Hold the tip of the soldering iron against one of the wire legs of the capacitor until the remaining solder melts (5 to 10 seconds), then "rock" the capacitor body sideways from the opposite side of the motherboard. It should be possible to gently lever up one side of the capacitor by 1mm. Do not apply too much force. Remove the soldering iron tip.
Repeat the procedure, but heat the other leg and "rock" the capacitor in the opposite direction. Both legs of the capacitor should now be slightly shorter on the track side and the capacitor should have risen 1mm above the motherboard.
Repeat these steps carefully, rocking the capacitor back and forth, until both legs clear the top of the board and it drops out. Do not apply the soldering iron to either leg for more than 10 to 15s, to avoid damage to the board. It doesn't matter how hot the bad capacitor gets, but don't burn your fingers.
When the capacitor is removed, clean the remaining solder from the pads on the underside of the board using Solder Wick. Do not press down too hard or for too long (10s max). You really don't want to lift the tracks off the board.
If you have difficulty clearing the holes, use a sewing needle with a very fine point and press it into the centre of the pad from the under (track) side of the board, NOT from the top (comonent) side.
Carefully check the polarity markings on the new caapcitor and compare them with the old capacitor, together with the photos showing how it was fitted and the polarity.
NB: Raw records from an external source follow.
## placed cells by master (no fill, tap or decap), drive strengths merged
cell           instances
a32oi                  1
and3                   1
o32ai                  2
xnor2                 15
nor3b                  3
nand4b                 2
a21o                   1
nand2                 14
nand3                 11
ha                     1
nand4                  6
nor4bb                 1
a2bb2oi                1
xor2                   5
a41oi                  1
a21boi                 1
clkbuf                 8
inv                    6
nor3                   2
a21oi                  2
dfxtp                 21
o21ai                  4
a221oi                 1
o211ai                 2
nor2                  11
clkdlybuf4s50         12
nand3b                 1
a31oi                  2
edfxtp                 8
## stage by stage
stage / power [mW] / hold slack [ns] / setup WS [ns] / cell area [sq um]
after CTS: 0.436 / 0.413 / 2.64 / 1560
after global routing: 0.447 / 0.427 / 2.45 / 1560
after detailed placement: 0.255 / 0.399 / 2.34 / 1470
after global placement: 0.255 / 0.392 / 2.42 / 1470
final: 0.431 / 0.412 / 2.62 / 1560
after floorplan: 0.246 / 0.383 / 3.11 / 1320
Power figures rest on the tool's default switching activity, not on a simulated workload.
Be very careful if the stripe on the bad capcitor indicates -ve and the stripe on the new capacitor is +ve.
Fit the new capacitor
the right way round. Solder the leads, then cut off the excess, leaving no more than 3mm of wire protruding from the motherboard underside. We don't want a short circuit down to chassis.
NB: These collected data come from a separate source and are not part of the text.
`./run.sh`:
```
#!/bin/bash
# OpenROAD 26Q1-2900-gdf79404cd8, Yosys 0.63+post, stock flow scripts
make -C /OpenROAD-flow-scripts/flow DESIGN_CONFIG=/design/flow/config.mk WORK_HOME=/design/flow/orfs finish
```
`./config.mk`:
```
export PLATFORM = sky130hd
export DESIGN_NAME = alu
export DESIGN_NICKNAME = alu
export VERILOG_FILES = /design/flow/design.v
export SDC_FILE = /design/flow/constraint.sdc
export NUM_CORES = 4
export LEC_CHECK = 1
export CORE_UTILIZATION = 30
```
`./constraint.sdc`:
```
current_design alu

set clk_period 21.5
set clk_io_pct 0.2

create_clock -name clk0 -period $clk_period

set non_clock_inputs [all_inputs -no_clocks]
set_input_delay [expr $clk_period * $clk_io_pct] -clock clk0 $non_clock_inputs
set_output_delay [expr $clk_period * $clk_io_pct] -clock clk0 [all_outputs]
```
`./design.v`:
```
module alu (
        input  [31:0] a,
        input  [31:0] b,
        input  [2:0]  ALUControl,
        output [31:0] result,
        output        zero
    );
    reg [31:0] result_reg;
    assign result = result_reg;
    assign zero = (result_reg == 32'b0);
    always @(*) begin
        case (ALUControl)
            3'b000:
                result_reg = a + b;  
            3'b001:
                result_reg = a - b;  
            3'b011:
                result_reg = a | b;  
            3'b010:
                result_reg = a ^ b;  
            3'b101:
                result_reg = (a < b) ? 32'b1 : 32'b0;  
            default:
                result_reg = 32'b0;  
        endcase
    end
endmodule
```
==> summary.txt <==
Flow results.

- The flow ran to the end, and the final reports show no timing, DRC or antenna violations.
- The initial antenna violation count is 0.
- The via count of the first global-routing pass is 6442.
- The synthesized netlist occupies a cell area of 0.00580 mm^2.
- The number of cells after detailed placement is 1210.
- The final sum of negative setup slack is 0 ps.
- The switching power as a share of total power is 58.8%.
- The placed standard-cell area is 0.00698 mm^2.
- By area the synthesized netlist is led by ha_1 21%, a21oi_1 6.5%, inv_1 6.1%, nor2_1 6.1%, nand2_1 4.9%.
- The dominant cell by count in the synthesized netlist is ha_1.
- The sequential cell count is 0.
- The total routing usage reported by global routing is 23.4%.
- The final design area excluding fillers is 0.00698 mm^2.
- The number of warnings in the stage logs is 99.
- The net switching power figure is 114 uW.
- The portion of total power attributed to combinational logic is 100.0%.
- The final layout report lists a filler cell count of 2021.
- The pre-antenna-repair detailed-routing pass consisted of 5 iterations.
- The area of the core is 0.0188 mm^2.
- Looking at the power breakdown, the clock network takes 0% of the total.
- The max capacitance violation total is 0.
- The routed length per placed instance is 19.0 um.
- For this design, the CTS-stage hold fixing added 0 buffers.
- The area occupied by registers is 0 um^2.
- The first routing iteration left 630 violations.
- The final report lists a non-filler cell total of 1210.
- The full die area is 0.0199 mm^2.
- Entering global routing, the biggest net connects 46 pins.
- The die height is 141 um.
- The total power of the final layout is 194 uW.
- For this run, the share of the core covered by cells in the final layout is 37.0%.
- Dividing the synthesized area by the synthesized cell count gives 6.52 um^2.
- For the pin with the worst max-slew slack, the measured transition is 886 ps.
- The buffer count from post-CTS setup fixing is 0.
- Sorting the Yosys area breakdown by cell type puts at the top ha_1.
- The final RePlAce weighted congestion is 0.982.
- Setup repair after global routing left no endpoint under its margin.
- The routed wire length is 23000 um.
- The highest clock rate is 73.7 MHz.
- The count of endpoints failing setup in the final report is 0.
- The launch point of the critical path is a[2].
- After synthesis, the chip area reported by Yosys is 0.00580 mm^2.
- The arrival time at the worst endpoint is 9260 ps.
- The first global-routing pass estimated 36200 um of wire.
- At the worst endpoint, the required time is 17200 ps.
- In the hold timing report, the worst path depth is 5.
- Per the final timing report, the hold violations number 0.
- The clock buffer count is 0.
- Summing over every cut layer, the via total after detailed routing is 6966.
- The sequential cell fraction of total power is 0%.
- The horizontal die dimension is 141 um.
- The endpoint class of the critical path is a primary output.
- The growth of design area from synthesis to finish is 20.3%.
- The average vias per placed instance is 5.76.
- The count of antenna diodes in the layout is 0.
- For this run, the register share of the synthesized area comes to 0%.
- The count of standard-cell rows is 50.
- The final critical delay including setup and external delays is 13560 ps.
- Port buffering added 100 buffers.
- The floorplan step records an initial core utilization of 30.8%.
- The ratio of cells with drive above 1 in the final layout is 3.89%.
- The aggregate global routing overflow is 0.
- Detailed placement finished with a half-perimeter wire length of 18700 um.
- The critical path class is in2out.
- The synthesized netlist cell count is 889.
- Power spread over the standard cell area amounts to 27.8 mW/mm^2.
- Pin placement for this block handled 100 I/O pins.
- The critical path maximum fanout is 9.
- The area fraction of the largest cell type after synthesis is 21.4%.
- The number of routed nets with antenna violations is 0.
- OpenSTA lists the critical path endpoint as zero.
- In this run the static leakage power is 3.06 nW.
- Post-CTS repair changed the size of 0 cells.
- For reference, the final report shows the max-slew violation count at 0.
- The synthesis report lists the Yosys warning total as 1.
- The type recorded for the worst min-delay path is in2out.
- The worst max-slew margin expressed relative to the limit is 40.7%.
- The post-synthesis cell count from yosys is 889.
- The number of different library cells used by synthesis comes to 85.
- Cell internal power was estimated by the tool at 80.0 uW.
- The DRC violations left is 0.
- Counting instances in the post-synthesis netlist gives the leading cell types as 99 x ha_1, 95 x inv_1, 94 x nor2_1.
- Per the power-grid run, VDD falls by no more than 0.00954 mV.
- The type of element launching the critical path is an input pin.
- The final critical-path share of the clock period is 63.1%.
## cells in the final DEF, fill, tap and decap left out, types with 15 or more instances in the layout
cell type	instances
a21oi_1	75
clkdlybuf4s50_1	100
ha_1	99
inv_1	95
nand2_1	75
nand3_1	15
nand4_1	15
nor2_1	94
nor2b_1	15
nor3_1	19
o211ai_1	17
o21ai_0	51
o31ai_1	18
## worst min-delay path by stage
stage	start	endpoint	slack (ps)
after CTS	b[4]	result[4]	9820
after global routing	b[2]	result[2]	9890
final	b[4]	result[4]	9800
## logic make-up after synthesis
logic type      Yosys count  synth area share, %
compound gates          303                 36.5
xor+xnor                 14                 2.11
fa+ha+maj               101                 22.0
buf+inv                 147                 10.3
mux                      16                 2.80
simple gates            308                 26.3
## power groups by stage
stage	sequential, mW	combinational [mW]	clock [mW]
4_1_cts	0	0.191	0
5_1_grt	0	0.211	0
6_report	0	0.194	0
## through the flow
stage          worst slack [ps]  hold WS (ps)
2_1_floorplan             10110          8830
3_3_place_gp               7970          9810
3_5_place_dp               8060          9810
4_1_cts                    8040          9820
5_1_grt                    7800          9890
6_report                   7940          9800
## per-layer routing
layer	GRT usage [%]	vias up	part of all wire [%]	wire length [um]
met3	3.15	51	8.5	1970
met5	0	-	0	0
met1	34.0	3180	45	10300
met4	5.95	0	2.9	673
met2	36.3	359	44	10000
li1	-	3376	-	-
## final cells by class
| class | instances | area [um^2] | share of cell area [%] |
|---|---|---|---|
| inverters | 98 | 370 | 5.31 |
| repair buffers | 110 | 1080 | 15.4 |
| well taps | 260 | 325 | 4.66 |
| multi-input cells | 742 | 5200 | 74.6 |
## critical path, stage by stage
cell             delay, ps
clkdlybuf4s50_1        510
inv_1                   60
ha_1                   450
nor2_1                 100
o311ai_1               720
a21oi_1                260
o31ai_1                690
o221ai_1               220
xnor2_1                200
a221o_1                390
nor4_1                 330
nand4_1                240
nor4_2                 280
clkdlybuf4s50_1        500
Power is estimated from default activity; no workload was simulated.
Clean the excess flux (brown deposit) left over from soldering with IPA (Iso Propyl Alcohol). Leave board to dry. Check joints to make sure you haven't inadvertently "bridged" the two capacitor leads with a large unsightly blob of solder.
Fit the motherboard back in the computer. Connect all boards and cables, then switch on. Keep your face well clear of the new capacitor, in case you've made an elementary mistake and fitted it the wrong way round. Keep your fingers crossed.
If you're lucky, normal function will be restored. Both DIMMs will work. Well done!
I've restored a number of old boards successfully. You have the satisfaction of a job well done and it saves the planet for a few years from another unwanted motherboard, with all the WEEE health implications implied in responsible disposal.
https://europa.eu/youreurope/business/product-requirements/labels-markings/weee-label/index_en.htm
If you have any doubts whatsoever about your soldering skills, or you lack the correct equipment, hand the board over to someone with more experience. It's a 5 to 10 minute job per capacitor, unless you're particularly unlucky or clumsy.